Just a heads up that this does not include the code required for online portion of the book.Apparently to get a code you need to buy the loose leaf version as this version is sold without one

This does not include the access code for the online portion. The access code is required for my sons class. I have had to purchase a second text to get the access code. I have been unable to get a refund from for the rental of this book. $93 wasted.

I rented the textbook for the semester and it came in great condition! I think it was well priced and and felt pretty new/good condition. Very useful to me since I like hard copies rather than ebooks and I was glad I didn't have to buy it since the rent price was good.

This is not a very good book for someone who is just jumping into calculus. It gives like two examples for every new concept at best. I think the authors wanted to show off at how much they know because it is really hard to understand calculus, and the lack of examples makes it abstruse to fathom. The examples can only help you with about 10 out of the 50-60 assigned problems. Its bad I had to rely on online help to pass my calculus homework.
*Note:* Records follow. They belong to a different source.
`config.mk`:
```
export PLATFORM = sky130hd
export DESIGN_NAME = sig_gen
export DESIGN_NICKNAME = d
export VERILOG_FILES = /design/src/rtl/sig_gen.sv
export SDC_FILE = /design/constraint.sdc
export NUM_CORES = 1
export LEC_CHECK = 0
export CAP_MARGIN = 20
export CORE_UTILIZATION = 30
export DETAILED_ROUTE_END_ITERATION = 10
export SETUP_SLACK_MARGIN = 0.4
export SLEW_MARGIN = 25
export SYNTH_ARGS = -nofsm -noshare
export SYNTH_HDL_FRONTEND = slang
export SYNTH_SLANG_ARGS = --single-unit
```
`constraint.sdc`:
```
create_clock -name clk -period 2.25 [get_ports clk]
set_input_delay 0.3375 -clock clk [delete_from_list [all_inputs] [get_ports clk]]
set_output_delay 0.3375 -clock clk [all_outputs]
set_load 0.03 [all_outputs]
```
`src/rtl/sig_gen.sv`:
```
// sig_gen: edge-event transmitter.
//
// Queues rise/fall/toggle/hold commands in a small FIFO and replays them onto
// a single registered line `d`. Consecutive applications are spaced HOLD
// cycles apart, so a downstream edge detector sees every commanded transition
// as its own pulse.
//
// Parameters:
//   HOLD  - cycles between consecutive command applications (>= 1)
//   DEPTH - command FIFO depth (power of 2, >= 2)
//   INIT  - reset level of `d`
//
// Ports:
//   clk        in   clock, rising-edge
//   reset      in   asynchronous, active-low; clears all state immediately
//   cmd_valid  in   command present on `cmd`
//   cmd        in   2'b00 hold, 2'b01 rise, 2'b10 fall, 2'b11 toggle
//   cmd_ready  out  FIFO not full (push on cmd_valid & cmd_ready)
//   d          out  generated line, registered
//   busy       out  FIFO non-empty or hold window in progress
//   redundant  out  one-cycle pulse: rise applied with d=1 / fall with d=0
module sig_gen #(
  parameter int HOLD  = 4,
  parameter int DEPTH = 4,
  parameter bit INIT  = 1'b0
) (
  input  logic       clk,
  input  logic       reset,
  input  logic       cmd_valid,
  input  logic [1:0] cmd,
  output logic       cmd_ready,
  output logic       d,
  output logic       busy,
  output logic       redundant
);

  localparam int AW = $clog2(DEPTH);
  localparam int CW = AW + 1;
  // The counter only ever holds values up to HOLD-1.
  localparam int HW = (HOLD > 1) ? $clog2(HOLD) : 1;

  localparam logic [CW-1:0] FULL_CNT  = CW'(DEPTH);
  localparam logic [HW-1:0] HOLD_LOAD = HW'(HOLD - 1);

  localparam logic [1:0] CMD_RISE   = 2'b01;
  localparam logic [1:0] CMD_FALL   = 2'b10;
  localparam logic [1:0] CMD_TOGGLE = 2'b11;

  typedef enum logic {
    ST_IDLE = 1'b0,
    ST_HOLD = 1'b1
  } state_t;

  // Command storage. Not reset: after reset the pointers and count mark
  // every entry as empty, so stale contents are never read.
  logic [1:0]    fifo_mem [DEPTH];

  logic [AW-1:0] wr_ptr_reg;
  logic [AW-1:0] rd_ptr_reg;
  logic [CW-1:0] count_reg;
  state_t        state_reg;
  logic [HW-1:0] hold_cnt_reg;
  logic          d_reg;
  logic          redundant_reg;

  logic          push;
  logic          pop;
  logic [1:0]    head;
  logic          d_next;
  logic          redundant_next;

  // Ready comes from the registered count only: a pop in the same cycle does
  // not open a slot for a push while full.
  assign cmd_ready = (count_reg != FULL_CNT);
  // Gating with reset keeps the storage untouched while reset is asserted.
  assign push      = cmd_valid & cmd_ready & reset;
  assign pop       = (state_reg == ST_IDLE) && (count_reg != '0);
  assign head      = fifo_mem[rd_ptr_reg];

  assign d         = d_reg;
  assign redundant = redundant_reg;
  assign busy      = (count_reg != '0) || (state_reg == ST_HOLD);

  // Effect of applying the head command this edge.
  always_comb begin
    d_next         = d_reg;
    redundant_next = 1'b0;
    if (pop) begin
      case (head)
        CMD_RISE: begin
          d_next         = 1'b1;
          redundant_next = d_reg;
        end
        CMD_FALL: begin
          d_next         = 1'b0;
          redundant_next = ~d_reg;
        end
        CMD_TOGGLE: d_next = ~d_reg;
        default:    d_next = d_reg;
      endcase
    end
  end

  always_ff @(posedge clk) begin
    if (push) begin
      fifo_mem[wr_ptr_reg] <= cmd;
    end
  end

  always_ff @(posedge clk or negedge reset) begin
    if (!reset) begin
      wr_ptr_reg    <= '0;
      rd_ptr_reg    <= '0;
      count_reg     <= '0;
      state_reg     <= ST_IDLE;
      hold_cnt_reg  <= '0;
      d_reg         <= INIT;
      redundant_reg <= 1'b0;
    end else begin
      d_reg         <= d_next;
      redundant_reg <= redundant_next;

      if (push) begin
        wr_ptr_reg <= wr_ptr_reg + AW'(1);
      end
      if (pop) begin
        rd_ptr_reg <= rd_ptr_reg + AW'(1);
      end

      case ({push, pop})
        2'b10:   count_reg <= count_reg + CW'(1);
        2'b01:   count_reg <= count_reg - CW'(1);
        default: count_reg <= count_reg;
      endcase

      // With HOLD = 1 the FSM never leaves IDLE and pops every cycle.
      case (state_reg)
        ST_IDLE: begin
          if (pop && (HOLD > 1)) begin
            state_reg    <= ST_HOLD;
            hold_cnt_reg <= HOLD_LOAD;
          end
        end
        ST_HOLD: begin
          hold_cnt_reg <= hold_cnt_reg - HW'(1);
          if (hold_cnt_reg == HW'(1)) begin
            state_reg <= ST_IDLE;
          end
        end
        default: begin
          state_reg    <= ST_IDLE;
          hold_cnt_reg <= '0;
        end
      endcase
    end
  end

endmodule

```
==> results of run 1 <==
[per-layer routing]
layer / vias up / share of wire [%] / track usage [%]
li1: 268 / - / -
met1: 261 / 46 / 12.5
met2: 7 / 49 / 16.6
met3: 2 / 3.8 / 4.31
met4: 0 / 1.1 / 5.23
met5: - / 0 / 0
[worst max-delay path, stage by stage (launching register included)]
cell	delay (ps)
dfrtp_2	420
buf_4	150
or4_1	530
buf_4	200
[area by class of cell]
class | instances | area (um^2)
clock buffer | 3 | 22.5
clock inverter | 1 | 30.0
fill | 268 | 1620
inverter | 5 | 18.8
multi-input combinational | 39 | 380
sequential | 20 | 543
tap | 31 | 38.8
timing repair buffer | 18 | 148
[power groups by stage]
| stage | Clock [mW] | Sequential, mW | Combinational (mW) |
|---|---|---|---|
| final | 0.286 | 0.603 | 0.660 |
| after global routing | 0.308 | 0.623 | 0.745 |
| after CTS | 0.292 | 0.604 | 0.622 |
| after detailed placement | 0 | 0.632 | 0.530 |
| after global placement | 0 | 0.631 | 0.515 |
| after floorplan | 0 | 0.632 | 0.380 |
[synthesized netlist by cell type (2+ instances only)]
master / n / share of area [%]
dfrtp_1: 12 / 33
edfxtp_1: 8 / 26
ha_1: 6 / 8.3
inv_1: 5 / 2.1
and2_1: 4 / 2.8
xnor2_1: 4 / 3.9
nor2_1: 3 / 1.2
a21oi_1: 2 / 1.1
a31oi_1: 2 / 1.4
mux2_2: 2 / 2.5
nand2_1: 2 / 0.83
xor2_1: 2 / 1.9
[placed cells by master (no fill, tap or decap), types with 2 or more instances in the layout]
cell type | Yosys | layout
and2_1 | 4 | 4
clkbuf_4 | 0 | 3
buf_4 | 0 | 11
inv_1 | 5 | 5
xnor2_1 | 4 | 4
nor2_1 | 3 | 3
nand2_1 | 2 | 2
xor2_1 | 2 | 2
dfrtp_2 | 0 | 2
dfrtp_1 | 12 | 10
a31oi_1 | 2 | 2
edfxtp_1 | 8 | 8
ha_1 | 6 | 5
clkdlybuf4s50_1 | 0 | 6
[metrics by stage]
stage	total power, mW	instances	hold WS (ps)	setup WS, ps
after global routing	1.68	117	412	202
after floorplan	1.01	64	41.9	362
after global placement	1.15	105	466	151
after CTS	1.52	115	402	293
after detailed placement	1.16	105	468	145
final	1.55	117	404	311
[kinds of logic after synthesis]
group           after synthesis
compound gates                7
xor+xnor                      6
fa+ha+maj                     7
buf+inv                       5
flops                        20
mux                           4
simple gates                 15
[worst paths after layout]
kind                            depth (start not counted)                           to  slack [ps]                         from
worst max-delay path                                    3                         busy         310     count_reg[2]$_DFFE_PN0P_
worst min-delay path                                    2          redundant$_DFF_PN0_         400                        reset
worst max register to register                          7     count_reg[2]$_DFFE_PN0P_         320     count_reg[0]$_DFFE_PN0P_
worst min register to register                          1  hold_cnt_reg[0]$_DFFE_PN0P_         490  hold_cnt_reg[0]$_DFFE_PN0P_
max in group asynchronous                               2     count_reg[0]$_DFFE_PN0P_        1680                        reset
min in group clk                                        1  hold_cnt_reg[0]$_DFFE_PN0P_         490  hold_cnt_reg[0]$_DFFE_PN0P_
[what timing repair did]
item | in CTS | in global routing
endpoints found under the setup margin | 4 | 4
setup buffers | 6 | 2
gates resized for setup | 8 | 5
pin swaps | 3 | 2
==> flow_metrics.tcl, run 1 <==
set metrics [dict create \
    ys_types 24 \
    critPathKind "flip-flop to output port" \
    rsz0062_at_grt "yes" \
    postRouteAntennaNets 0 \
    p_int_mw 1.05 \
    yosysWarnings 0 \
    finalHoldViolCount 0 \
    synthXorXnorAreaFrac_pct 5.78 \
    cts_tree "yes" \
    syn-mean-instance-area_um2 14.2 \
    synth_fa_ha_area_share_pct 10.5 \
    slew_headroom_pct 79.7 \
    leakage_nw 0.494 \
    synth_top_family_by_area "adder cells" \
    cts_buffer_depth 2 \
    synth_edf_count 8 \
    required_ps 1910 \
    outcome "finished, violations left" \
    htree_levels 1 \
    drt_iter0_drc 22 \
    synth-seq-cells 20 \
    crit_fanout 4 \
    skew_ps 2.19 \
    cp.arrival_ps 1600 \
    drc_errors 2 \
    wirelength_um 1430 \
    syn_to_final_growth_pct 29.8 \
    p_clk_share_pct 18.5 \
    p_per_area_nw_per_um2 1310 \
    die_area_um2 3260 \
    cts_sinks 20 \
    first_global_vias 558 \
    cts.clk_slew.worst_paths_ps 110 \
    failed_checks "design-rule violations" \
    antenna_cells 0 \
    syn_area_um2 910 \
    cts-root-buf "clkbuf_4" \
    grtUsageTotal_pct 10.6 \
    layout-drive-gt1-share_pct 30.2 \
    max-cap-violations 0 \
    gp_congestion 0.722 \
    syn_inst 64 \
    avgViaCountPerCell 4.60 \
    grt_pass1_wl_um 2470 \
    p_sw_share_pct 31.9 \
    setup_violations 0 \
    switching_power_mw 0.494 \
    finalCriticalPeriod_ps 1940 \
    nNetsFinal 99 \
    synthSimpleGateAreaFrac_pct 9.35 \
    hpwl_um 994 \
    hold_class "input pin to asynchronous set/reset pin" \
    wl_per_cell_um 12.2 \
    ios 9 \
    start_util_pct 32.4 \
    fp.dieH_um 57.1 \
    postCtsHoldBufs 0 \
    place_area_um2 1070 \
    grt.overflow.total 0 \
    setup-tns-final_ps 0 \
    synth_ff_type "dfrtp_1" \
    cts-buffers-inserted 3 \
    vias 538 \
    grt_max_degree 13 \
    synthesis.nets 76 \
    clk_latency_ps 290 \
    core_region_area_um2 2810 \
    fin_area_um2 1180 \
    grt_antenna_before_repair 0 \
    start_kind "flip-flop" \
    ys_seq_area_share_pct 59.4 \
    port_buffers 8 \
    drv_slew 0 \
    synth_mux_area_share_pct 7.84 \
    async_flop_share_pct 60.0 \
    p_comb_share_pct 42.6 \
    crit_path_end_kind "output port" \
    die_x_um 57.1 \
    max_freq_mhz 516 \
    rows 19 \
    utilization_pct 42.1 \
    synth_compound_area_share_pct 5.09 \
    worstMarginPinSlew_ps 304 \
    dr.pass1.iters 7 \
    p_seq_share_pct 38.9 \
    largest_reg_flops 8 \
    ir_drop_mv 0.619 \
    period_share_pct 86.2 \
]
Note: power is estimated with default switching activity, not from simulation.
==> run 2: changes to the inputs <==
==> constraint.sdc (replaced) <==
create_clock -name clk -period 2.25 [get_ports clk]
set_input_delay 0.3375 -clock clk [delete_from_list [all_inputs] [get_ports clk]]
set_output_delay 0.3375 -clock clk [all_outputs]
set_load 0.05 [all_outputs]
==> run 2 against run 1 <==
  * Final area fell by 2.5%
  * Clock-buffer cell count did not move
  * First-iteration DRC count fell by 41%
  * Largest cell class unchanged
  * Power fell by 6.8%
  * Global-route usage fell by 0.48 points
  * The run still ends with design-rule violations left
  * Register-to-register slack barely moved
  * Highest routed layer unchanged
  * Critical endpoint is now count_reg[2]$_DFFE_PN0P_
  * Final cell count fell by 0.85%
==> flow_metrics.tcl, run 2 (synthesis results as in run 1) <==
set metrics [dict create \
    htree_levels 1 \
    die_x_um 57.1 \
    skew_ps 6.11 \
    die_area_um2 3260 \
    fin_area_um2 1150 \
    hold_class "input pin to asynchronous set/reset pin" \
    reg2reg_slack_ps 310 \
    first_global_vias 535 \
    hpwl_um 1070 \
    cts_buffer_depth 2 \
    cts_tree "yes" \
    crit_end "count_reg[2]$_DFFE_PN0P_" \
    place_area_um2 1070 \
    dr.pass1.iters 6 \
    p_per_area_nw_per_um2 1250 \
    required_ps 2430 \
    max-cap-violations 0 \
    avgViaCountPerCell 4.63 \
    ir_drop_mv 0.590 \
    grt_max_degree 13 \
    dp_slack_ps 116 \
    crit_path_end_kind "flip-flop" \
    leakage_nw 0.481 \
    max_freq_mhz 515 \
    drv_slew 0 \
    layout-drive-gt1-share_pct 28.2 \
    failed_checks "design-rule violations" \
    grtUsageTotal_pct 10.1 \
    cts-buffers-inserted 3 \
    worst_slack_ps 308 \
    crit_fanout 4 \
    gp_congestion 0.723 \
    rows 19 \
    setup_violations 0 \
    cts_sinks 20 \
    drc_errors 2 \
    cp.arrival_ps 2120 \
    period_share_pct 86.3 \
    wl_per_cell_um 12.1 \
    vias 537 \
    timing.rr.start "count_reg[1]$_DFFE_PN0P_" \
    final_cell_mix "dfrtp_1 (11), buf_4 (9), edfxtp_1 (8)" \
    crit_start "count_reg[1]$_DFFE_PN0P_" \
    finalHoldViolCount 0 \
    rsz0062_at_grt "yes" \
    nNetsFinal 98 \
    largest_reg_flops 8 \
    utilization_pct 41.0 \
    start_util_pct 32.4 \
    start_kind "flip-flop" \
    cts.clk_slew.worst_paths_ps 100 \
    outcome "finished, violations left" \
    regToRegEndpoint "count_reg[2]$_DFFE_PN0P_" \
    postRouteAntennaNets 0 \
    core_region_area_um2 2810 \
    finalCriticalPeriod_ps 1940 \
    mostFrequentLayoutCell "dfrtp_1" \
    setup-tns-final_ps 0 \
    drt_iter0_drc 13 \
    wirelength_um 1400 \
    fp.dieH_um 57.1 \
    clk_latency_ps 290 \
    grt_antenna_before_repair 0 \
    critPathKind "flip-flop to flip-flop" \
    worstMarginPinSlew_ps 485 \
    grt_pass1_wl_um 2350 \
    cts-root-buf "clkbuf_4" \
    antenna_cells 0 \
    ios 9 \
    reg2reg_depth 7 \
    grt.overflow.total 0 \
    p_total_mw 1.44 \
    port_buffers 8 \
    slew_headroom_pct 67.6 \
    syn_to_final_growth_pct 26.5 \
]
run 2: how the worst min path moves through the flow:
| stage | to | start | cells after the start | slack (ps) |
|---|---|---|---|---|
| 2_1_floorplan | count_reg[0]$_DFFE_PN0P_ | reset | 0 | 40 |
| 3_3_place_gp | hold_cnt_reg[0]$_DFFE_PN0P_ | hold_cnt_reg[0]$_DFFE_PN0P_ | 1 | 470 |
| 3_5_place_dp | hold_cnt_reg[0]$_DFFE_PN0P_ | state_reg$_DFF_PN0_ | 1 | 480 |
| 4_1_cts | redundant$_DFF_PN0_ | reset | 2 | 400 |
| 5_1_grt | redundant$_DFF_PN0_ | reset | 2 | 410 |
| 6_report | redundant$_DFF_PN0_ | reset | 2 | 400 |
run 2: layout make-up:
cell class | instances | area, um^2
Fill cell | 267 | 1650
Multi-Input combinational cell | 39 | 383
Tap cell | 31 | 38.8
Clock inverter | 1 | 3.75
Clock buffer | 3 | 22.5
Timing Repair Buffer | 17 | 143
Inverter | 5 | 18.8
Sequential cell | 20 | 542
run 2: timing repair:
item / 4_1_cts / 5_1_grt
setup buffers: 7 / 0
hold buffers: 0 / 0
pin swaps: 0 / 1
endpoints found under the setup margin: 5 / 4
resized for setup: 6 / 2
run 2: stage by stage:
| step | std cells | hold slack, ps |
|---|---|---|
| after detailed placement | 105 | 480 |
| after CTS | 116 | 405 |
| after floorplan | 64 | 41.9 |
| after global routing | 116 | 407 |
| final | 116 | 405 |
| after global placement | 105 | 466 |
run 2: critical path, cell delays in order, from the launching register on:
cell	delay, ps
dfrtp_1	420
or3_4	370
and2_4	160
ha_4	160
fa_2	340
xnor2_1	160
nor2_1	70
xor2_1	160
run 2: power breakdown:
group | leakage, nW | internal [mW] | switching [mW]
Clock | 0.0154 | 0.0644 | 0.0984
Combinational | 0.254 | 0.354 | 0.323
Sequential | 0.211 | 0.505 | 0.0975
Total | 0.481 | 0.924 | 0.519
run 2: layer usage:
layer	up-vias	track usage, %	routed length, um	part of all wire (%)
li1	266	-	-	-
met1	262	10.9	646	46
met2	7	17.0	693	49
met3	2	4.76	46	3.3
met4	0	4.18	17	1.2
met5	-	0	0	0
In terms of errors, it is not error free. In terms of ease of use, it was great. Each section starts out with an explanation, then gives 5 or 6 examples of problems, and then finishes with upwards of 50 problems to do. The end of the book contains lists of integrals, rules, and helpful information. The solution manual that goes along with this book was EXTREMELY helpful, since this book only contains odd answers for the section exercises, whereas the solution manual shows the work for both odd and even problems. If your calculus course requires this book, rent the solution manual too. You will be glad you did. I rented this textbook from Textbook for 3 months for like $40, while my friends were paying over $200 for it.

This is a very well written and clear text on advanced calculus. I really like how the pages are well laid out without all the clutter that so many textbooks include that I'm sure few students ever read. Topics are well explained, key points clearly identified and highlighted, and illustrated with examples and well thought out figures. Lots of good problems with solutions to odd-numbered.I bought this book so I could help my daughter with her college Adv. Calculus class. I can review the material, do the problems and then we discuss over Skype. I use an external camera with Skype to illustrate concepts and help her understand the key ideas.

Example problems are nothing like homework problems. Constantly skipping steps with nothing written to tell you what steps they did or formulas used. Seems like to understand the concepts you have to go find someone else to explain the concepts and give practice problems. The only good thing about this book is the reference pages are very useful.